Zur Erfassung der dissoziativen Symptomatik wurde die Kurzversion des SKID-D-Interviews (Strukturiertes Klinisches Interview für DSM-IV für Dissoziative Störungen) [
17] durchgeführt. Der Schweregrad der Symptomatik war in den Bereichen der Amnesie, Derealisation und Identitätsunsicherheit bei der Patientin als „mäßig“ und in den Bereichen der Depersonalisation und Identitätswechsel als „schwer“ einzuschätzen. Die diagnostischen Kriterien einer potenziellen dissoziativen Identitätsstörung wurden bei der Patientin auch nach Dell [
18] und Gast [
19] überprüft.
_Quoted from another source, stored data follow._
===== src/rtl/gelato_ifetch_if.sv =====
// Bus bundle between fetch scheduler, instruction memory and decode for gelato_ifetch.
// Latency: none (wires only).
// Backpressure: valid/ready on request and decode sides; memory responses carry no backpressure.
// Groups: request (pc_valid/pc_ready/pc/warp_num/split_table_num), imem request/response,
// decode (dec_valid/dec_ready/dec_*). dec_misalign exists only with GELATO_IFETCH_MISALIGN_CHECK_EN.
// Modport slave is the fetch stage's view; master is the surrounding environment's view.
interface gelato_ifetch_if #(
    parameter int PC_WIDTH        = 32,
    parameter int INST_WIDTH      = 32,
    parameter int WARP_NUM_WIDTH  = 5,
    parameter int SPLIT_NUM_WIDTH = 4
) ();
    logic                       pc_valid;
    logic                       pc_ready;
    logic [PC_WIDTH-1:0]        pc;
    logic [WARP_NUM_WIDTH-1:0]  warp_num;
    logic [SPLIT_NUM_WIDTH-1:0] split_table_num;

    logic                       imem_req_valid;
    logic                       imem_req_ready;
    logic [PC_WIDTH-1:0]        imem_req_addr;
    logic                       imem_rsp_valid;
    logic [INST_WIDTH-1:0]      imem_rsp_data;

    logic                       dec_valid;
    logic                       dec_ready;
    logic [INST_WIDTH-1:0]      dec_inst;
    logic [PC_WIDTH-1:0]        dec_pc;
    logic [WARP_NUM_WIDTH-1:0]  dec_warp_num;
    logic [SPLIT_NUM_WIDTH-1:0] dec_split_table_num;
`ifdef GELATO_IFETCH_MISALIGN_CHECK_EN
    logic                       dec_misalign;

    modport slave (
        input  pc_valid, pc, warp_num, split_table_num,
        output pc_ready,
        output imem_req_valid, imem_req_addr,
        input  imem_req_ready, imem_rsp_valid, imem_rsp_data,
        output dec_valid, dec_inst, dec_pc, dec_warp_num, dec_split_table_num, dec_misalign,
        input  dec_ready
    );

    modport master (
        output pc_valid, pc, warp_num, split_table_num,
        input  pc_ready,
        input  imem_req_valid, imem_req_addr,
        output imem_req_ready, imem_rsp_valid, imem_rsp_data,
        input  dec_valid, dec_inst, dec_pc, dec_warp_num, dec_split_table_num, dec_misalign,
        output dec_ready
    );
`else
    modport slave (
        input  pc_valid, pc, warp_num, split_table_num,
        output pc_ready,
        output imem_req_valid, imem_req_addr,
        input  imem_req_ready, imem_rsp_valid, imem_rsp_data,
        output dec_valid, dec_inst, dec_pc, dec_warp_num, dec_split_table_num,
        input  dec_ready
    );

    modport master (
        output pc_valid, pc, warp_num, split_table_num,
        input  pc_ready,
        input  imem_req_valid, imem_req_addr,
        output imem_req_ready, imem_rsp_valid, imem_rsp_data,
        input  dec_valid, dec_inst, dec_pc, dec_warp_num, dec_split_table_num,
        output dec_ready
    );
`endif
endinterface
==> src/rtl/noc_pkg.sv <==
// Shared NoC helpers: beat width, minimum receive-FIFO depth and channel slicing.
package noc_pkg;

  localparam int unsigned NOC_A_W    = 3;
  localparam int unsigned NOC_D_W    = 32;
  localparam int unsigned NOC_BEAT_W = NOC_A_W + NOC_D_W;

  function automatic int unsigned beat_w(input int unsigned a_w, input int unsigned d_w);
    return a_w + d_w;
  endfunction

  // Depth needed to absorb 2*HR in-flight beats plus one cycle of slack each way.
  function automatic int unsigned min_fd(input int unsigned hr);
    return 2 * hr + 2;
  endfunction

  function automatic int unsigned ch_lsb(input int unsigned ch, input int unsigned bw);
    return ch * bw;
  endfunction

endpackage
Von den A‑Kriterien (Dissoziative Symptome des Gedächtnisses und der Wahrnehmung) wies die Patientin die erforderlichen vier (Gedächtnisprobleme, Depersonalisation, Derealisation und somatoforme Dissoziation) und von den B‑Kriterien die erforderlichen sechs (innere Dialoge, herabsetzende innere Stimmen, teildissoziierte Emotionen, teilweise dissoziiertes Verhalten, zeitweise nicht zu sich gehörig erlebte Fertigkeiten, wie Verlust der Schreibfertigkeit oder Unfähigkeit zwischen links und rechts zu unterscheiden, teildissoziierte Selbstzustände) auf. Von den C‑Kriterien erfüllte die Patientin nur eins, nämlich das Vorhandensein der Hinweise auf kürzlich ausgeführte Handlungen, an die sie sich nicht erinnern könne. In Anbetracht der Ergebnisse der psychologischen Untersuchung kann bei Frau G. von einer nicht näher bezeichneten Dissoziativen Störung (ICD-10: F44.9) oder einer „dissociative disorder not otherwise specified“ (DDNOS, DSM-IV-TR [
20]) oder einer partiellen dissoziativen Identitätsstörung (ICD-11: 6N65) ausgegangen werden.
Im Rahmen der stationären Behandlung von Frau G. wurde der Fokus zusätzlich zur Stabilisierung auf die Akzeptanz der eigenen Person und Geschichte, den Umgang mit Schuld- und Schamgefühlen und die ersten Schritte Richtung der Integration der Persönlichkeitsanteile gelegt.